> **Exercise goal**
Wherever a line in the data holds the word "penable", pull that line out.

> **Records shown**
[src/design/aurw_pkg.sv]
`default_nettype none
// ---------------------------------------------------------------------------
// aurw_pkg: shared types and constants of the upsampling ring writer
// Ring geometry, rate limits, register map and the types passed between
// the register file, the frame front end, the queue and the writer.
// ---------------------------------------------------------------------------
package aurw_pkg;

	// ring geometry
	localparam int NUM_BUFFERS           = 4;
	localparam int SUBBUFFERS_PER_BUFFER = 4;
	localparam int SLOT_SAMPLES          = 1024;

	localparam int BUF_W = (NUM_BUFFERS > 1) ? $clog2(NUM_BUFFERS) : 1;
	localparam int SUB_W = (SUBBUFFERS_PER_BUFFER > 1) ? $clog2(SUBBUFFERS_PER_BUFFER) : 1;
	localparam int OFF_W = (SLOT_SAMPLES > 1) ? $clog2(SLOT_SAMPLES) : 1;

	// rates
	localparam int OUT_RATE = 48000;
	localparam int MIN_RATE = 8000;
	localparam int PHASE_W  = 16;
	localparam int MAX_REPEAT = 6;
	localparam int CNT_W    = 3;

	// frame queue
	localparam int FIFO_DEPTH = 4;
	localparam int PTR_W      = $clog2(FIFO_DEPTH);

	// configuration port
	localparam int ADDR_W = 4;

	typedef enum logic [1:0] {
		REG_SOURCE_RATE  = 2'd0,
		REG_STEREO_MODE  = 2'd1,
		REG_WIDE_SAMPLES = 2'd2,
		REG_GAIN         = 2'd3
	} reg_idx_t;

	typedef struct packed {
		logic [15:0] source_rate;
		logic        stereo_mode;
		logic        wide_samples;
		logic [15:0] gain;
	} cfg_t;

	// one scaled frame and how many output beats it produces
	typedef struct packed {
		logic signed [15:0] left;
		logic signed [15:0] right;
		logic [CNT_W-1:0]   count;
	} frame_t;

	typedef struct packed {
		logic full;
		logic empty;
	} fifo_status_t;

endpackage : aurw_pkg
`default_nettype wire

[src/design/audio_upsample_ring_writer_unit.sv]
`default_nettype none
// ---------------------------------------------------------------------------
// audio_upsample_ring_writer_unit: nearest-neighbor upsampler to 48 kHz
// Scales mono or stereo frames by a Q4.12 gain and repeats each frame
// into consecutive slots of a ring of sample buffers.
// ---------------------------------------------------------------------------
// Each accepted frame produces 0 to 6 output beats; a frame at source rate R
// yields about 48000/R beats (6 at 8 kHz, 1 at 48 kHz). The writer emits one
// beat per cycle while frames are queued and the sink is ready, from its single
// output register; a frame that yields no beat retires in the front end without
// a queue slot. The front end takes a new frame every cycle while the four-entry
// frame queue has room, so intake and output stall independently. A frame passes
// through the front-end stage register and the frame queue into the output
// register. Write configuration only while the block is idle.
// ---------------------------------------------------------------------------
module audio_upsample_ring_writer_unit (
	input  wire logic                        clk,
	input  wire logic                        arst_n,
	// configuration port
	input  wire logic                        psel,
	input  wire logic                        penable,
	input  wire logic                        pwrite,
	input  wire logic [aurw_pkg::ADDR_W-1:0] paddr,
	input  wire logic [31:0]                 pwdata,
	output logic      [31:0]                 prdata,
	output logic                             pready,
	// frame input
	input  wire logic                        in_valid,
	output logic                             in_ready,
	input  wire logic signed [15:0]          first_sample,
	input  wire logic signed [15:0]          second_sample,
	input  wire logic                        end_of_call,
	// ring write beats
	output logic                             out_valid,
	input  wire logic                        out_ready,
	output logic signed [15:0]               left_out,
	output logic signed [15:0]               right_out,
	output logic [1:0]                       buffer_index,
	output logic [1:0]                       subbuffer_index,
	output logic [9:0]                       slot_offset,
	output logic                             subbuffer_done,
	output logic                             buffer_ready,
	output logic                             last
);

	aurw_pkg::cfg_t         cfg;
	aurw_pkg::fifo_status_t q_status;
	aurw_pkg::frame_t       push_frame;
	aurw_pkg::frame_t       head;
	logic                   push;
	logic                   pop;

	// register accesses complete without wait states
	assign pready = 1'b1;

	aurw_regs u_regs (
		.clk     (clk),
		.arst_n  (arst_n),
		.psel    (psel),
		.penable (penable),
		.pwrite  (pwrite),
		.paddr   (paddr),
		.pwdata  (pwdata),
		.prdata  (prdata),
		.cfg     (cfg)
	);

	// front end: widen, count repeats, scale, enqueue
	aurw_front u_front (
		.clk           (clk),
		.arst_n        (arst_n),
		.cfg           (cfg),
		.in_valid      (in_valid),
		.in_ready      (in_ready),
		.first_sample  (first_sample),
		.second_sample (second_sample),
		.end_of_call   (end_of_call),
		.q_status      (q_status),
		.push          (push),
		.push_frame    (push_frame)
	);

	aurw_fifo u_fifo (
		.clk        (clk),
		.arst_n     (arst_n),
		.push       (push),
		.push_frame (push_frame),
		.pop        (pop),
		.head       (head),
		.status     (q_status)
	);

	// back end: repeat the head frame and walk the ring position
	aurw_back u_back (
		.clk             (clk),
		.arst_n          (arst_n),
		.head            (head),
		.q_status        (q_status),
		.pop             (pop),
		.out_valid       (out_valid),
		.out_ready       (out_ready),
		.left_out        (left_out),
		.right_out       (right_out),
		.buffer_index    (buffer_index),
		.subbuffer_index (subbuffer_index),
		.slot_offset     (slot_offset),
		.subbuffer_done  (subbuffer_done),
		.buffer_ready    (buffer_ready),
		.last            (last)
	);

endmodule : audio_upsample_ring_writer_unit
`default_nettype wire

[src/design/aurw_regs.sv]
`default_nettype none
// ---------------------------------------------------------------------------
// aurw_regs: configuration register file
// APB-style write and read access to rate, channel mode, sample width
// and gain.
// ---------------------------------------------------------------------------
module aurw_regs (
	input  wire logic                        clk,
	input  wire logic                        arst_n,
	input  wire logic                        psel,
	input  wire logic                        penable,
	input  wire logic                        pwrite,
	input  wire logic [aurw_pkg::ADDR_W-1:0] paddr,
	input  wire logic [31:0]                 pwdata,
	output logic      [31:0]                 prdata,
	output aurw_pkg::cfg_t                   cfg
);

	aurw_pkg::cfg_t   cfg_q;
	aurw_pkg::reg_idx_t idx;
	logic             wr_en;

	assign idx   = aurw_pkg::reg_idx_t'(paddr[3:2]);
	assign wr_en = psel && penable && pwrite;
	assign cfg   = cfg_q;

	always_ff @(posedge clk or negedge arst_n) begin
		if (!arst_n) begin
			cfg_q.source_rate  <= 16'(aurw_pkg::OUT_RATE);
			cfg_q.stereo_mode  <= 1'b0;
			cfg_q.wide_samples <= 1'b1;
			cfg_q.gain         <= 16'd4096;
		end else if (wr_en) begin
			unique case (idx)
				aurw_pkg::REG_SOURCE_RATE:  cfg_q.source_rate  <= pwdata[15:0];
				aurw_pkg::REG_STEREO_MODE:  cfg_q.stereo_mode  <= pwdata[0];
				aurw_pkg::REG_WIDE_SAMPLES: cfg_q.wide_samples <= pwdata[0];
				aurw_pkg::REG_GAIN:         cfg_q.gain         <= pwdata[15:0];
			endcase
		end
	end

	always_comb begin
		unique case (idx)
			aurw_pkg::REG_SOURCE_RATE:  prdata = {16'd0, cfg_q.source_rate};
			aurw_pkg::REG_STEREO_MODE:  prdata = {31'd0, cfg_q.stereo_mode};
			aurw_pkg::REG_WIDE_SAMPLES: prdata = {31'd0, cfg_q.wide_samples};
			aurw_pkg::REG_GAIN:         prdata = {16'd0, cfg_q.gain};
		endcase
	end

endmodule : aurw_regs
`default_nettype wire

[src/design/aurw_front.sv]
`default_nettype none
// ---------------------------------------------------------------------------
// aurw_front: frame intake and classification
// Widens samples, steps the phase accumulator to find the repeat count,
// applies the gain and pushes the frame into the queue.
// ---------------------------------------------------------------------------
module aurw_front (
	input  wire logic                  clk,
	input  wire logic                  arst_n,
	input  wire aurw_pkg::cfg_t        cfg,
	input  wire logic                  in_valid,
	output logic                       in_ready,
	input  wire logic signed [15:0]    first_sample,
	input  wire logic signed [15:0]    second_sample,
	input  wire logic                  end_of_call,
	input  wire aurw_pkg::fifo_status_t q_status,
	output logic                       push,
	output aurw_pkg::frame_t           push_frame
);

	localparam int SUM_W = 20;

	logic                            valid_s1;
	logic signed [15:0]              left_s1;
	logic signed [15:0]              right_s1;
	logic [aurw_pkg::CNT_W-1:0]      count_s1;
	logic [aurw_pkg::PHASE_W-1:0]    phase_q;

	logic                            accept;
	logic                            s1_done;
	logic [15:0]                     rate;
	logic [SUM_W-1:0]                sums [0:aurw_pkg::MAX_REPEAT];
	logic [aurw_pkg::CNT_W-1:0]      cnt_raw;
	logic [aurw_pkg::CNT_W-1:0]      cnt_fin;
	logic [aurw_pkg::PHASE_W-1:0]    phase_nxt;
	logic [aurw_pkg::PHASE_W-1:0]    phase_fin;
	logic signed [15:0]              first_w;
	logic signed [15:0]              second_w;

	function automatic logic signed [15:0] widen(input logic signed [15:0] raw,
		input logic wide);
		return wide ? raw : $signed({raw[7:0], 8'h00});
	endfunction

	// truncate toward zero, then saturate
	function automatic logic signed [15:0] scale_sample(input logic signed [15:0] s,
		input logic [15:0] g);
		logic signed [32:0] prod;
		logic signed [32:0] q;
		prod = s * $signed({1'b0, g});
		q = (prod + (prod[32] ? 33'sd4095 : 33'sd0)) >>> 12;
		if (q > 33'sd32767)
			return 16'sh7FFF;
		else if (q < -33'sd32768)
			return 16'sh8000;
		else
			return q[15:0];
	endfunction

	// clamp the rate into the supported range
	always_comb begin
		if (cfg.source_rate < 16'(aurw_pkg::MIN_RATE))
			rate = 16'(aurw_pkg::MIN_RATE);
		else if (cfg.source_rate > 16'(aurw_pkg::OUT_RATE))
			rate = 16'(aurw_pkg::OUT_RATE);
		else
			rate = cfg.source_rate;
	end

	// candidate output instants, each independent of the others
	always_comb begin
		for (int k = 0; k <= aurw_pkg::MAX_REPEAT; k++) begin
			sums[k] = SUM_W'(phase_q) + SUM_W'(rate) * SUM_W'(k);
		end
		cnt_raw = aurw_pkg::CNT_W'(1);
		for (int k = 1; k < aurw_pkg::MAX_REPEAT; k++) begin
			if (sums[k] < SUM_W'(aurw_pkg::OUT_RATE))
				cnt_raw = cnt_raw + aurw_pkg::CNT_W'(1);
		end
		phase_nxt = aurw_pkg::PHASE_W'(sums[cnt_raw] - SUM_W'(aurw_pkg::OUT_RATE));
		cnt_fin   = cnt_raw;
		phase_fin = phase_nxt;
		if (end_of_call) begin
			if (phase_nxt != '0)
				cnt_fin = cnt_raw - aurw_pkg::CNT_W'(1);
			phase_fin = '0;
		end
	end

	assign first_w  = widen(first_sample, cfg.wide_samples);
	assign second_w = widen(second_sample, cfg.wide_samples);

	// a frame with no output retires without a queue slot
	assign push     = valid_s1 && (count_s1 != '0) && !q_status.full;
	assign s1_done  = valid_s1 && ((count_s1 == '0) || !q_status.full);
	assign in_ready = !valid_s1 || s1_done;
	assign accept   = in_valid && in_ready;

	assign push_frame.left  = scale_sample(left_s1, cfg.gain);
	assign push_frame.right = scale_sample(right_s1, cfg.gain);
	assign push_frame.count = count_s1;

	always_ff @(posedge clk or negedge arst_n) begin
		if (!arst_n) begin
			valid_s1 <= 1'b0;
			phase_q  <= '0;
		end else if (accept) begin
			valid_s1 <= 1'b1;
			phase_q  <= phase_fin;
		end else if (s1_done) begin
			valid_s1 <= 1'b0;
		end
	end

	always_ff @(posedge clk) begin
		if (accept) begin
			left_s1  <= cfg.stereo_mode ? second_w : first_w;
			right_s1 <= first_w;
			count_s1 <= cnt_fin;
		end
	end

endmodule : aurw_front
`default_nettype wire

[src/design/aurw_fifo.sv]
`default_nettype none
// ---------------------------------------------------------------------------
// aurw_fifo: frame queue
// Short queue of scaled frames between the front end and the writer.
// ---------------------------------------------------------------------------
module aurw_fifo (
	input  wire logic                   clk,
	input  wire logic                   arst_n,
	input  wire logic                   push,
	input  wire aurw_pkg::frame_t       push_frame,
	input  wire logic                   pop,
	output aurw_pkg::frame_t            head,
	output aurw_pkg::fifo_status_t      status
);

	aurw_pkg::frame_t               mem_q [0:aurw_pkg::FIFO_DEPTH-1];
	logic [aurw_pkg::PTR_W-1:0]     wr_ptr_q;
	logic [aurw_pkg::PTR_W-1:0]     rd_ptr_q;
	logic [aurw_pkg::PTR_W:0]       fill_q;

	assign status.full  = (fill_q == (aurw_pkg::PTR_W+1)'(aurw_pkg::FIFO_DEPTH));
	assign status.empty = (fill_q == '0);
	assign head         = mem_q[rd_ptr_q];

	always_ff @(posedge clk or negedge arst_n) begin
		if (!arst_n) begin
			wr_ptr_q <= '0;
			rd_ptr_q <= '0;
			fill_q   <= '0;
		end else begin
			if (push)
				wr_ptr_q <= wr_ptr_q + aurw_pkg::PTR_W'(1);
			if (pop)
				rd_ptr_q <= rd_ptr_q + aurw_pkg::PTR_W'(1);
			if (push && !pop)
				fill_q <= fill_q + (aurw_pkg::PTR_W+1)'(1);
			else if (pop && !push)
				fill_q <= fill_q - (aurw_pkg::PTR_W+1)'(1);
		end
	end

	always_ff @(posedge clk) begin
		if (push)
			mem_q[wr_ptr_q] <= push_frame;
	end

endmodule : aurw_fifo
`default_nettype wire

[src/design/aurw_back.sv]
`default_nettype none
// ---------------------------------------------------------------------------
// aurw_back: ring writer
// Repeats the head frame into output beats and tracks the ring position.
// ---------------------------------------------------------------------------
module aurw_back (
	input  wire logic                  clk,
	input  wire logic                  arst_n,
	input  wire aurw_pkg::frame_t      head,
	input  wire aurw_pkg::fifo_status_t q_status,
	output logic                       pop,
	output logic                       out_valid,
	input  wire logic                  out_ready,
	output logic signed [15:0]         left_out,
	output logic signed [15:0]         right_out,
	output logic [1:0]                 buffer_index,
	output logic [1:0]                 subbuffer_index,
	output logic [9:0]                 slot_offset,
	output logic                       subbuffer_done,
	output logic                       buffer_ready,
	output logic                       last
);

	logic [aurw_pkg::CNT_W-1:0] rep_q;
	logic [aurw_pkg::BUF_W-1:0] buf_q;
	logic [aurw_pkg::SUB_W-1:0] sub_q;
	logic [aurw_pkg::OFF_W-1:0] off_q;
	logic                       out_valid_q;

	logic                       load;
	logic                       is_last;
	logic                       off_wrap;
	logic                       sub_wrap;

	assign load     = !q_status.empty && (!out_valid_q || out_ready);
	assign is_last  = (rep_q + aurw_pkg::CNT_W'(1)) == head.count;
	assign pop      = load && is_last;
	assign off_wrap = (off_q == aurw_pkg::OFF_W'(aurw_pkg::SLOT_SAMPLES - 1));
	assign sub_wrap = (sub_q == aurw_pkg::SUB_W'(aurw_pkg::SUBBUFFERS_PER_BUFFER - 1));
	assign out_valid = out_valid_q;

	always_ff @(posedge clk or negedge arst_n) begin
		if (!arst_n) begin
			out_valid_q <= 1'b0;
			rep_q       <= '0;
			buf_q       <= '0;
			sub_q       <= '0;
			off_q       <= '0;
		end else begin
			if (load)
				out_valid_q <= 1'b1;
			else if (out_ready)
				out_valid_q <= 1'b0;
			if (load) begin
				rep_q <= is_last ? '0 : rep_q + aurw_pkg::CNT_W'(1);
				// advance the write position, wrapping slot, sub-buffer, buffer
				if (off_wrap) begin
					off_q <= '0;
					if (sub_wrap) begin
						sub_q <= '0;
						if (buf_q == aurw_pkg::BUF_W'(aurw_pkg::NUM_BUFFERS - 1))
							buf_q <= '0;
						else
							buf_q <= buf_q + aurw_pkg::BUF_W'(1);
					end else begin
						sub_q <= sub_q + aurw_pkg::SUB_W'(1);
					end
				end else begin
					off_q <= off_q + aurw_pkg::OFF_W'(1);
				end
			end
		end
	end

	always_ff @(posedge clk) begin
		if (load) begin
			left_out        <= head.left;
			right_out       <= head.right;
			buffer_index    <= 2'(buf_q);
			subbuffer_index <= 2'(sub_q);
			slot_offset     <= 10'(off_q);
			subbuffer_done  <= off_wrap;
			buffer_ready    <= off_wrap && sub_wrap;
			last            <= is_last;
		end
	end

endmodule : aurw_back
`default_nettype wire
* * *
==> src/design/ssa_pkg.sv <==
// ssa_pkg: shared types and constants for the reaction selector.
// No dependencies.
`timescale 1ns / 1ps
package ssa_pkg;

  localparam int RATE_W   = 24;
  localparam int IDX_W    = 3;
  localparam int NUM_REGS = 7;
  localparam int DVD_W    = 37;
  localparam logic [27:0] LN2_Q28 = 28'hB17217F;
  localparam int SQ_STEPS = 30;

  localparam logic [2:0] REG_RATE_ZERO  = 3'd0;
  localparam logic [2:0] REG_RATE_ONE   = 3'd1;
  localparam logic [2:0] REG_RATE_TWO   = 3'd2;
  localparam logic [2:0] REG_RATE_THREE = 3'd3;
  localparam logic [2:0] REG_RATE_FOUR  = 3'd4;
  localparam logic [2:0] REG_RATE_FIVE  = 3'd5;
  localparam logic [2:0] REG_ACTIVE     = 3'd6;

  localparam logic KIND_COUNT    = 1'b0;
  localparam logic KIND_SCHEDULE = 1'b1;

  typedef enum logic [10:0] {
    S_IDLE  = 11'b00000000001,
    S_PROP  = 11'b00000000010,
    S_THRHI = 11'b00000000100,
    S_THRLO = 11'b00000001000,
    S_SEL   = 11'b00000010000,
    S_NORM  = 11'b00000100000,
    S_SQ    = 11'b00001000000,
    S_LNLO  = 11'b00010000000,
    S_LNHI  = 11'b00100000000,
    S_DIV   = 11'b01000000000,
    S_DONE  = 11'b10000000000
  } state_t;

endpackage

> **Response**
	input  wire logic                        penable,
		.penable (penable),
	input  wire logic                        penable,
	assign wr_en = psel && penable && pwrite;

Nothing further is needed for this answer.